Open GvozdevLeonid opened 1 month ago

GvozdevLeonid commented 1 month ago

Do you think it's worth adding a crop factor?

We can reduce the matplotlib rendering texture, which should increase rendering speed at the expense of quality. The developer can choose the required quality reduction. It is advisable to reduce the dpi by the same crop factor. I did a little testing and in my example increased the fps by two times from 5 to 10 with crop factor 2. I have two graphs updating simultaneously 60 times per second. Unfortunately, I can't attach the modified code due to incomplete implementation. I do not use the hover effect and various other functions that use position or size.

mp-007 commented 1 month ago

Thanks for the idea. Have you try to reduce the figure dpi like this:

import matplotlib as mpl
mpl.rcParams['figure.dpi'] = 50 #default is 100

For my comprehension, if the figure is smaller, the rendering time is faster (less pixel to render).

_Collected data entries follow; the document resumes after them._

## src/rtl/raster_pkg.sv

```systemverilog
package raster_pkg;
  localparam int DEF_CYC_50       = 71;
  localparam int DEF_CYC_60       = 65;
  localparam int DEF_LINES_50     = 312;
  localparam int DEF_LINES_60     = 261;
  localparam int DEF_STEP_50      = 4;
  localparam int DEF_STEP_60      = 32;
  localparam int DEF_HBLANK_LEN   = 12;
  localparam int DEF_HSYNC_START  = 2;
  localparam int DEF_HSYNC_LEN    = 5;
  localparam int DEF_VSYNC_LINES  = 3;
  localparam int DEF_DATA_W       = 8;
  localparam int DEF_SYNC_STAGES  = 2;

  typedef enum logic [1:0] {
    REG_CTRL   = 2'd0,
    REG_PARITY = 2'd1,
    REG_RASTER = 2'd2,
    REG_SPARE  = 2'd3
  } reg_sel_e;

  function automatic int max2(int a, int b);
    return (a > b) ? a : b;
  endfunction
endpackage

```

## src/rtl/raster_hcount.sv

```systemverilog
module raster_hcount #(
  parameter int CYC_50 = raster_pkg::DEF_CYC_50,
  parameter int CYC_60 = raster_pkg::DEF_CYC_60,
  parameter int H_W    = 7
) (
  input  logic           clk,
  input  logic           rst_n,
  input  logic           cyc_en,
  input  logic           mode_60,
  output logic [H_W-1:0] hcount,
  output logic [H_W-1:0] hcount_nxt,
  output logic           line_end
);
  localparam logic [H_W-1:0] LAST_50 = H_W'(CYC_50 - 1);
  localparam logic [H_W-1:0] LAST_60 = H_W'(CYC_60 - 1);

  logic [H_W-1:0] hcount_q;
  logic [H_W-1:0] last_h;

  always_comb begin
    last_h   = mode_60 ? LAST_60 : LAST_50;
    line_end = cyc_en && (hcount_q >= last_h);
    if (!cyc_en)      hcount_nxt = hcount_q;
    else if (line_end) hcount_nxt = '0;
    else              hcount_nxt = hcount_q + H_W'(1);
  end

  always_ff @(posedge clk or negedge rst_n) begin
    if (!rst_n) hcount_q <= '0;
    else        hcount_q <= hcount_nxt;
  end

  assign hcount = hcount_q;
endmodule

```

## src/rtl/raster_vcount.sv

```systemverilog
module raster_vcount #(
  parameter int LINES_50 = raster_pkg::DEF_LINES_50,
  parameter int LINES_60 = raster_pkg::DEF_LINES_60,
  parameter int V_W      = 9
) (
  input  logic           clk,
  input  logic           rst_n,
  input  logic           line_end,
  input  logic           mode_60,
  input  logic           ilace,
  output logic [V_W-1:0] vcount,
  output logic           frame_end
);
  localparam logic [V_W-1:0] LAST_50 = V_W'(LINES_50 - 1);
  localparam logic [V_W-1:0] LAST_60 = V_W'(LINES_60 - 1);

  logic [V_W-1:0] vcount_q, vcount_d;
  logic           field_q, field_d;
  logic [V_W-1:0] last_v;

  always_comb begin
    last_v    = mode_60 ? (LAST_60 + V_W'(ilace & field_q)) : LAST_50;
    frame_end = line_end && (vcount_q >= last_v);
    vcount_d  = vcount_q;
    field_d   = field_q;
    if (line_end) begin
      if (frame_end) begin
        vcount_d = '0;
        field_d  = ilace & ~field_q;
      end else begin
        vcount_d = vcount_q + V_W'(1);
      end
    end
  end

  always_ff @(posedge clk or negedge rst_n) begin
    if (!rst_n) begin
      vcount_q <= '0;
      field_q  <= 1'b0;
    end else begin
      vcount_q <= vcount_d;
      field_q  <= field_d;
    end
  end

  assign vcount = vcount_q;
endmodule

```

## src/rtl/raster_regs.sv

```systemverilog
module raster_regs
  import raster_pkg::*;
#(
  parameter int STEP_50 = DEF_STEP_50,
  parameter int STEP_60 = DEF_STEP_60,
  parameter int H_W     = 7,
  parameter int V_W     = 9,
  parameter int DATA_W  = DEF_DATA_W
) (
  input  logic              clk,
  input  logic              rst_n,
  input  logic              reg_we,
  input  logic [1:0]        reg_addr,
  input  logic [DATA_W-1:0] reg_wdata,
  input  logic              cyc_en,
  input  logic              mode_60,
  input  logic [H_W-1:0]    hcount_nxt,
  input  logic [V_W-1:0]    vcount,
  output logic [DATA_W-1:0] reg_rdata,
  output logic              ilace
);
  localparam logic [H_W-1:0] STEP_H50 = H_W'(STEP_50);
  localparam logic [H_W-1:0] STEP_H60 = H_W'(STEP_60);

  logic [V_W-1:0]    vis_q, vis_d;
  logic [DATA_W-1:0] ctrl_q, ctrl_d;
  logic              step_hit;
  reg_sel_e          sel;

  always_comb begin
    step_hit = cyc_en && (hcount_nxt == (mode_60 ? STEP_H60 : STEP_H50));
    vis_d    = step_hit ? vcount : vis_q;
    sel      = reg_sel_e'(reg_addr);
    ctrl_d   = (reg_we && sel == REG_CTRL) ? reg_wdata : ctrl_q;
  end

  always_ff @(posedge clk or negedge rst_n) begin
    if (!rst_n) begin
      vis_q  <= '0;
      ctrl_q <= '0;
    end else begin
      vis_q  <= vis_d;
      ctrl_q <= ctrl_d;
    end
  end

  always_comb begin
    case (sel)
      REG_CTRL:   reg_rdata = ctrl_q;
      REG_PARITY: reg_rdata = {vis_q[0], (DATA_W-1)'(0)};
      REG_RASTER: reg_rdata = DATA_W'(vis_q >> 1);
      default:    reg_rdata = '0;
    endcase
  end

  assign ilace = ctrl_q[DATA_W-1];
endmodule

```

## src/rtl/raster_timing_gen.sv

```systemverilog
module raster_timing_gen
  import raster_pkg::*;
#(
  parameter int CYC_50      = DEF_CYC_50,
  parameter int CYC_60      = DEF_CYC_60,
  parameter int LINES_50    = DEF_LINES_50,
  parameter int LINES_60    = DEF_LINES_60,
  parameter int STEP_50     = DEF_STEP_50,
  parameter int STEP_60     = DEF_STEP_60,
  parameter int HBLANK_LEN  = DEF_HBLANK_LEN,
  parameter int HSYNC_START = DEF_HSYNC_START,
  parameter int HSYNC_LEN   = DEF_HSYNC_LEN,
  parameter int VSYNC_LINES = DEF_VSYNC_LINES,
  parameter int DATA_W      = DEF_DATA_W,
  parameter int SYNC_STAGES = DEF_SYNC_STAGES,
  localparam int H_W        = $clog2(max2(CYC_50, CYC_60)),
  localparam int V_W        = $clog2(max2(LINES_50, LINES_60 + 1))
) (
  input  logic              clk,
  input  logic              rst_n,
  input  logic              cyc_en,
  input  logic              mode_60,
  input  logic              reg_we,
  input  logic [1:0]        reg_addr,
  input  logic [DATA_W-1:0] reg_wdata,
  output logic [DATA_W-1:0] reg_rdata,
  output logic [H_W-1:0]    hcount,
  output logic [V_W-1:0]    vcount,
  output logic              hblank,
  output logic              hsync,
  output logic              vsync,
  output logic              line_start,
  output logic              frame_start
);
  localparam logic [H_W-1:0] HBL_END = H_W'(HBLANK_LEN);
  localparam logic [H_W-1:0] HS_BEG  = H_W'(HSYNC_START);
  localparam logic [H_W-1:0] HS_END  = H_W'(HSYNC_START + HSYNC_LEN);
  localparam logic [V_W-1:0] VS_END  = V_W'(VSYNC_LINES);

  // reset: asserted asynchronously, released after SYNC_STAGES clocks
  logic [SYNC_STAGES-1:0] rst_pipe;
  logic                   rst_int_n;

  generate
    if (SYNC_STAGES == 1) begin : g_sync1
      always_ff @(posedge clk or negedge rst_n) begin
        if (!rst_n) rst_pipe <= '0;
        else        rst_pipe <= 1'b1;
      end
    end else begin : g_syncn
      always_ff @(posedge clk or negedge rst_n) begin
        if (!rst_n) rst_pipe <= '0;
        else        rst_pipe <= {rst_pipe[SYNC_STAGES-2:0], 1'b1};
      end
    end
  endgenerate

  assign rst_int_n = rst_pipe[SYNC_STAGES-1];

  logic [H_W-1:0] hcount_nxt;
  logic           line_end, frame_end, ilace;

  raster_hcount #(.CYC_50(CYC_50), .CYC_60(CYC_60), .H_W(H_W)) u_h (
    .clk(clk), .rst_n(rst_int_n), .cyc_en(cyc_en), .mode_60(mode_60),
    .hcount(hcount), .hcount_nxt(hcount_nxt), .line_end(line_end)
  );

  raster_vcount #(.LINES_50(LINES_50), .LINES_60(LINES_60), .V_W(V_W)) u_v (
    .clk(clk), .rst_n(rst_int_n), .line_end(line_end), .mode_60(mode_60),
    .ilace(ilace), .vcount(vcount), .frame_end(frame_end)
  );

  raster_regs #(.STEP_50(STEP_50), .STEP_60(STEP_60), .H_W(H_W), .V_W(V_W),
                .DATA_W(DATA_W)) u_r (
    .clk(clk), .rst_n(rst_int_n), .reg_we(reg_we), .reg_addr(reg_addr),
    .reg_wdata(reg_wdata), .cyc_en(cyc_en), .mode_60(mode_60),
    .hcount_nxt(hcount_nxt), .vcount(vcount), .reg_rdata(reg_rdata),
    .ilace(ilace)
  );

  logic line_start_q, frame_start_q;

  always_ff @(posedge clk or negedge rst_int_n) begin
    if (!rst_int_n) begin
      line_start_q  <= 1'b0;
      frame_start_q <= 1'b0;
    end else begin
      line_start_q  <= line_end;
      frame_start_q <= frame_end;
    end
  end

  always_comb begin
    hblank      = hcount < HBL_END;
    hsync       = (hcount >= HS_BEG) && (hcount < HS_END);
    vsync       = vcount < VS_END;
    line_start  = line_start_q;
    frame_start = frame_start_q;
  end
endmodule

```

## config.mk

```make
export PLATFORM = sky130hd
export DESIGN_NAME = raster_timing_gen
export DESIGN_NICKNAME = d
export VERILOG_FILES = /design/src/rtl/raster_pkg.sv /design/src/rtl/raster_hcount.sv /design/src/rtl/raster_vcount.sv /design/src/rtl/raster_regs.sv /design/src/rtl/raster_timing_gen.sv
export SDC_FILE = /design/constraint.sdc
export NUM_CORES = 1
export LEC_CHECK = 0
export ABC_CLOCK_PERIOD_IN_PS = 1510
export BUFFER_PORTS_ARGS = -buffer_cell sky130_fd_sc_hd__buf_2
export CAP_MARGIN = 5
export CORE_UTILIZATION = 45
export CTS_CLUSTER_DIAMETER = 50
export CTS_CLUSTER_SIZE = 20
export DETAILED_ROUTE_END_ITERATION = 7
export GPL_TIMING_DRIVEN = 0
export PLACE_DENSITY = 0.68
export SYNTH_ARGS = -nofsm -noshare
export SYNTH_HDL_FRONTEND = slang
export SYNTH_HIERARCHICAL = 1
export SYNTH_SLANG_ARGS = --single-unit
```

## constraint.sdc

```tcl
create_clock -name clk -period 1.51 [get_ports clk]
set_input_delay 0.302 -clock clk [delete_from_list [all_inputs] [get_ports clk]]
set_output_delay 0.302 -clock clk [all_outputs]
set_load 0.02 [all_outputs]
```

* Word-level counts from Yosys, hierarchy flattened
Index checks and enable logic that the tools add are counted.
** Word-level totals
- Word-level logic and storage cells :: 37
- Flip-flop bits (word level) :: 38
- Input bits :: 15
- Output and inout port bits :: 29
** Cells by class
- Reduce and logical (&&, ||, !) cells :: 7
- Multiplexer cells :: 7
- Add/sub/neg operators :: 3
- Order comparisons :: 6
- Bitwise logic cells :: 3
- Eq/ne operators :: 3
** Operators with widths (count)
- $pmux W8 S3 :: 1
- $mux W9 :: 2
- $mux W7 :: 2
- $add A9 B1 Y9 const B :: 1
- $add A9 B9 Y9 const A :: 1
- $ge A9 B9 Y1 :: 1
- $lt A9 B2 Y1 const B :: 1
- $add A7 B1 Y7 const B :: 1
- $eq A7 B7 Y1 :: 1
- $ge A7 B2 Y1 const B :: 1
- $ge A7 B7 Y1 :: 1
- $lt A7 B3 Y1 const B :: 1
- $lt A7 B4 Y1 const B :: 1
- $mux W6 :: 1
- $logic_and A1 B1 Y1 :: 5
- $mux W3 :: 1
- $and A1 B1 Y1 :: 2
- $eq A2 B1 Y1 const B :: 1
- $eq A2 B2 Y1 const B :: 1
- $logic_not A2 Y1 :: 1
- $reduce_and A2 Y1 :: 1
- $not A1 Y1 :: 1

* Longest topological paths before layout
Gate-level depths: netlist of the first run.
- Depth after elaboration :: 7
- Mapped depth :: 9
- Gate-level depth less buffers :: 9

* Modules after synthesis
The synthesis of the first run kept the hierarchy.
** By module, submodules not included
- raster_regs :: area each 837.1 µm², times used 1, cells each 59, sequential area each 425.4 µm²
- raster_vcount :: area each 678.2 µm², times used 1, cells each 64, sequential area each 250.2 µm²
- raster_hcount :: area each 432.9 µm², times used 1, cells each 45, sequential area each 175.2 µm²
- raster_timing_gen :: area each 163.9 µm², times used 1, cells each 14, sequential area each 100.1 µm²

* Least setup slack after synthesis of the first run
No wires, ideal clock.
- Path type :: flip-flop to flip-flop
- From :: register u_h.hcount_q[1], in the netlist u_h/hcount[1]
- To :: register u_r.vis_q[0]
- Buffers on the path :: 0
- Path slack :: -1.227 ns
- Arrival :: 2.612 ns
- Setup time :: 0.125 ns
- Required time :: 1.385 ns
- Clock period less this slack :: 2.737 ns
- Cell stages (with the launch flop) :: 10
- Cells stage by stage :: dfrtp_1 -> inv_1 -> ha_1 -> nor2b_1 -> o21ai_0 -> a21oi_1 -> nor2_1 -> and3b_1 -> o2111ai_4 -> mux2_2
** On the way
- Cells in the longest elaborated chain, start to end :: 6
- Elaborated cells on any way between the ends :: 7
- Those cells by class :: 1 x add/sub; 1 x order compare; 1 x eq/ne; 2 x mux; 2 x reduce/logical
** RTL lines
- start: declaration :: RTL line raster_hcount.sv:17 : logic [H_W-1:0] hcount_q;
- start signal: assignment :: RTL line raster_hcount.sv:30 : else hcount_q <= hcount_nxt;
- $ge A7 B7 Y1 :: RTL line raster_hcount.sv:22 : line_end = cyc_en && (hcount_q >= last_h);
- $logic_and A1 B1 Y1 :: RTL line raster_hcount.sv:22
- net line_end :: RTL line raster_timing_gen.sv:61 : logic line_end, frame_end, ilace;
- $mux W7 :: RTL line raster_hcount.sv:24 : else if (line_end) hcount_nxt = '0;
- $mux W7 :: RTL line raster_hcount.sv:23 : if (!cyc_en) hcount_nxt = hcount_q;
- net hcount_nxt[5] :: RTL line raster_timing_gen.sv:60 : logic [H_W-1:0] hcount_nxt;
- $eq A7 B7 Y1 :: RTL line raster_regs.sv:31 : step_hit = cyc_en && (hcount_nxt == (mode_60 ? STEP_H60 : STEP_H50));
- $logic_and A1 B1 Y1 :: RTL line raster_regs.sv:31
- end signal: assignment :: RTL line raster_regs.sv:42 : vis_q <= vis_d;
- end: declaration :: RTL line raster_regs.sv:25 : logic [V_W-1:0] vis_q, vis_d;
The timed path passes the listed nets, and every way through them passes these cells.
A chain may end at the register's enable or synchronous reset.

* Final worst setup path of the first run
- From :: register u_h.hcount_q[1], in the netlist u_h/hcount[1]
- To :: register u_r.vis_q[7]
** On the way
- Cells in the longest elaborated chain, start to end :: 6
- Elaborated cells on any way between the ends :: 7
- Those cells by class :: 1 x add/sub; 1 x order compare; 1 x eq/ne; 2 x mux; 2 x reduce/logical
** RTL lines (RTL line)
- $ge A7 B7 Y1 :: raster_hcount.sv:22
- $logic_and A1 B1 Y1 :: raster_hcount.sv:22
- $mux W7 * :: raster_hcount.sv:24
- $mux W7 * :: raster_hcount.sv:23
- net hcount_nxt[2] :: raster_timing_gen.sv:60
- $eq A7 B7 Y1 * :: raster_regs.sv:31
- $logic_and A1 B1 Y1 * :: raster_regs.sv:31
Mark *: on every way through the listed nets, which the timed path passes. The rest lies on a longest branch.

==> results of run 1 <==
==> power by group <==
group	internal, uW	switching (uW)	total (uW)
combinational	646	692	1340
clock	328	332	660
sequential	1190	229	1420
==> metal layers <==
layer  global-route usage  up-vias  share of wire
li1                     -      780              -
met1                0.304      792           0.50
met2                0.305       37           0.46
met3               0.0303        7          0.030
met4               0.0748        0          0.012
met5                    0        -              0
==> state kept, by name (all words and copies together) (netlist names) <==
name / flops
u_r/vis_q: 9
u_v/field_q: 1
u_r/ctrl_q: 8
u_h/hcount: 7
rst_pipe: 2
u_v/vcount: 9
frame_start: 1
line_start: 1
==> cell families (layout without fill, tap and decap cells) <==
group	after synthesis	in the layout	synth area share
XOR/XNOR	6	6	0.0249
adder cells (fa/ha/maj)	8	8	0.0474
AO/OA/AOI/OAI	26	26	0.119
AND/OR/NAND/NOR	63	63	0.190
buffers and inverters	13	79	0.0267
other	1	1	0.00178
flip-flops	38	38	0.450
multiplexers	27	27	0.140
==> cell usage after synthesis, drive strengths merged (4+ instances only) <==
| master | number | area [um^2] |
|---|---|---|
| ha | 8 | 100 |
| nand3b | 4 | 30.0 |
| o31ai | 5 | 65.1 |
| and3 | 6 | 40.0 |
| xor2 | 4 | 35.0 |
| nor2b | 4 | 25.0 |
| nor4 | 4 | 52.6 |
| dfrtp | 38 | 951 |
| nand2 | 10 | 40.0 |
| nand4 | 4 | 25.0 |
| buf | 4 | 22.5 |
| a21oi | 8 | 51.3 |
| inv | 8 | 30.0 |
| nor2 | 16 | 60.1 |
| mux2 | 18 | 206 |
| mux2i | 9 | 90.1 |
| o21ai | 4 | 27.5 |
==> final cells by class <==
cell class	count	area share
Buffer	5	0.0169
Clock buffer	8	0.0284
Inverter	8	0.0106
Multi-Input combinational cell	131	0.446
Sequential cell	38	0.340
Tap cell	52	0.0231
Timing Repair Buffer	58	0.135
==> worst register-to-register path, cell delays in order (launching register included) <==
cell and delay (ns):
dfrtp_2 0.41, inv_2 0.08, ha_4 0.19, nor2b_4 0.12, o211a_1 0.24, or2_4 0.24, o2bb2ai_2 0.14, and3b_1 0.22
o2111ai_4 0.22, buf_12 0.16, mux2_2 0.34
==> path summary, 6_finish.rpt <==
check | from | endpoint | slack (ns) | cells past startpoint
setup / recovery | u_h/hcount[1] | u_r/vis_q[7] | -0.96 | 10
hold reg to reg | rst_pipe[1] | u_h/hcount[0] | 0.35 | 0
max in group asynchronous | rst_pipe[1] | u_h/hcount[5] | 0.62 | 0
setup reg to reg | u_h/hcount[1] | u_r/vis_q[7] | -0.96 | 10
min in group asynchronous | rst_n | rst_pipe[0] | 0.32 | 2
hold / removal | reg_wdata[0] | u_r/ctrl_q[0] | 0.25 | 2
==> through the flow <==
stage               cells  setup slack [ns]
floorplan             182            -0.944
global placement      275             -1.28
detailed placement    275             -1.30
CTS                   305            -0.952
global route          300             -1.05
finish                300            -0.963
==> what timing repair did <==
item,in CTS,in global routing
gates cloned,1,0
endpoints found under the hold margin,2,0
endpoints found under the setup margin,31,31
buffers inserted,20,3
resized for setup,41,6
pin swaps,7,1
hold buffers,1,0
==> qor.csv, run 1 <==
stage;metric;value;unit
run_status;status;finished, violations left;
run_status;violations;design-rule violations, negative setup slack;
setup_path;worst-setup-path-type;reg2reg;
placement;dpl-instance-area;2420;um^2
sta;worst_slew_pin_slew;0.773;ns
final_layout;final_area;2820;um^2
setup_path;cpPeakStageDelay;0.41;ns
floorplan;ios;44;
logic_synthesis;yosysWarnings;6;
setup_path;crit_arrival;2.64;ns
final_layout;layout_common_cells;buf_2 (42), dfrtp_1 (32), mux2_2 (16);
clock_tree;cts_tree;done;
floorplan;die-area;4970;um^2
final_layout;n_antenna_cell;0;
clock_tree;clk_latency;0.28;ns
final_layout;finalNetCount;270;
hold_path;hold_path.class;in2reg;
setup_path;path_buf_inv;2;
setup_path;crit_family;compound AO/OA/AOI/OAI gates;
sta;hold_violations;0;
logic_synthesis;syn-num-nets;205;
logic_synthesis;synth_area;2110;um^2
sta;fin_skew;0.00659;ns
final_layout;regArea;958;um^2
final_layout;drive_gt1_frac;0.536;
routing;wl;4.64;mm
setup_path;cp_cell_sequence;inv_2, ha_4, nor2b_4, o211a_1, or2_4, o2bb2ai_2, and3b_1, o2111ai_4, buf_12, mux2_2;
sta;rsz0062_at_grt;yes;
sta;fin_crit;2.47;ns
logic_synthesis;yosysUniqueCellTypes;48;
routing;via_per_inst;5.39;
power_and_ir_drop;powerDensity;1210;nW/um^2
clock_tree;clock-sinks;38;
sta;setup_ws;-0.963;ns
floorplan;core;4440;um^2
clock_tree;htreeDepth;2;
floorplan;fp.dieH;70.5;um
routing;first_pass_iters;6;
logic_synthesis;synth_flop_cell;dfrtp_1;
power_and_ir_drop;totalPowerFinal;3420;uW
clock_tree;cts_buffers;5;
logic_synthesis;synthCells;182;
sta;max-slew-margin-rel;0.485;
grt;grt_use_total;0.205;
grt;grt_max_degree;37;
floorplan;die_w;70.5;um
logic_synthesis;synth_area_per_cell;11.6;um^2
grt;grt_pass1_vias;1587;
power_and_ir_drop;p_leak;0.00134;uW
setup_path;worstPathRequired;1.68;ns
routing;vias;1616;
logic_synthesis;synth_seq_area_share;0.450;
setup_path;end_kind;flip-flop;
logic_synthesis;async_flop_share;1.00;
setup_path;critPathMaxFanout;9;
floorplan;start_util;0.475;
placement;gp_congestion;0.800;
clock_tree;clockRootBuffer;clkbuf_8;
logic_synthesis;synth_seq_cells;38;
final_layout;post-route-util;0.635;
sta;finalSetupViolCount;27;
final_layout;multi_input_area;1260;um^2
sta;fmax;0.404;GHz
routing;ant_nets;0;
routing;drc;2;
sta;drv_slew;0;
final_layout;nFillCells;363;
clock_tree;path_clk_slew;0.07;ns
placement;numPortBuffers;41;
routing;drt_iter0_drc;67;
final_layout;area_delta_synth_final;33.5;%
grt;grt_overflow;0;
floorplan;placementRows;24;
logic_synthesis;synth_edf_count;0;
grt;antenna_found_initial;0;
job;cap_violations;0;
sta;min_period_over_period;1.64;
routing;wl_per_cell;15.5;um
sta;fin_tns_setup;-17.19;ns
placement;dpl.hpwl;3.00;mm
final_layout;final_common_cell;buf_2;
grt;grt_pass1_wl;7.84;mm
setup_path;startpoint_type;flip-flop;
clock_tree;cts_max_path_buffers;2;
power_and_ir_drop;ir_worst_vdd;0.663;mV
setup_path;worst_path_max_delay_cell;dfrtp_2;
sta;holdWs;0.249;ns
(Power assumes the default switching activity.)
==> run 2: changes to the inputs <==
--- a/config.mk
+++ b/config.mk
@@ -16,5 +16,4 @@
 export PLACE_DENSITY = 0.68
 export SYNTH_ARGS = -nofsm -noshare
 export SYNTH_HDL_FRONTEND = slang
-export SYNTH_HIERARCHICAL = 1
 export SYNTH_SLANG_ARGS = --single-unit
==> run 2 against run 1 <==
Compared with the run above:
- clock-buffer cell count shrank 2
- combinational power grew 60%
- sequential power grew 3%
- first-iteration DRC count grew 4.5%
- design area grew 6.0%
- sequential share of layout area shrank 1.9 points
- register-to-register slack gained 0.36 ns
- die area grew 1.3%
- final cell count grew 6.0%
- the flow still finishes with violations (design-rule violations, negative setup slack)
- largest power group is now combinational cells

Also, do you use these parameters for your project

#optimized draw on Agg backend
mpl.rcParams['path.simplify'] = True
mpl.rcParams['path.simplify_threshold'] = 1.0
mpl.rcParams['agg.path.chunksize'] = 1000 #you can change this parameter for better result. See matplotlib docs

When you say "reduce the matplotlib rendering texture", do you have a function for that?

GvozdevLeonid commented 1 month ago

I set 120 dpi as default

matplotlib.rcParams['figure.dpi'] = 120

then I added new property

class MatplotFigure(Widget):
    ...
    crop_factor = NumericProperty(2)

    def on_figure(self, obj, value):
        self.figure.dpi = 120 / self.crop_factor

    def _onSize(self, o, size):
        dpival = self.figure.dpi
        winch = self._width / dpival
        hinch = self._height / dpival

        self.figure.set_size_inches(winch / self.crop_factor, hinch / self.crop_factor)

Now our image will be really reduced by half and the rendering speed will be increased.

But it seems that this also requires changing all events (my personal example)

    def on_mouseover(self, window, pos):
        trans = self.axes.transData.inverted()
        x, y = trans.transform_point(((pos[0] - self.pos[0]) / self.crop_factor, (pos[1] - self.pos[1]) / self.crop_factor))

When I changed the dpi in matplotlib the rendering speed did not change. It looks like a zoom change

mp-007 commented 1 month ago

Very interesting. I think it will be good to have this option. First I think we should have a new widget with only the pan and the zoom option. Just to be sure that everything it's working correctly. Feel free to create a PR if you can. Otherwise, I can work on it when I have time. I'm more busy presently.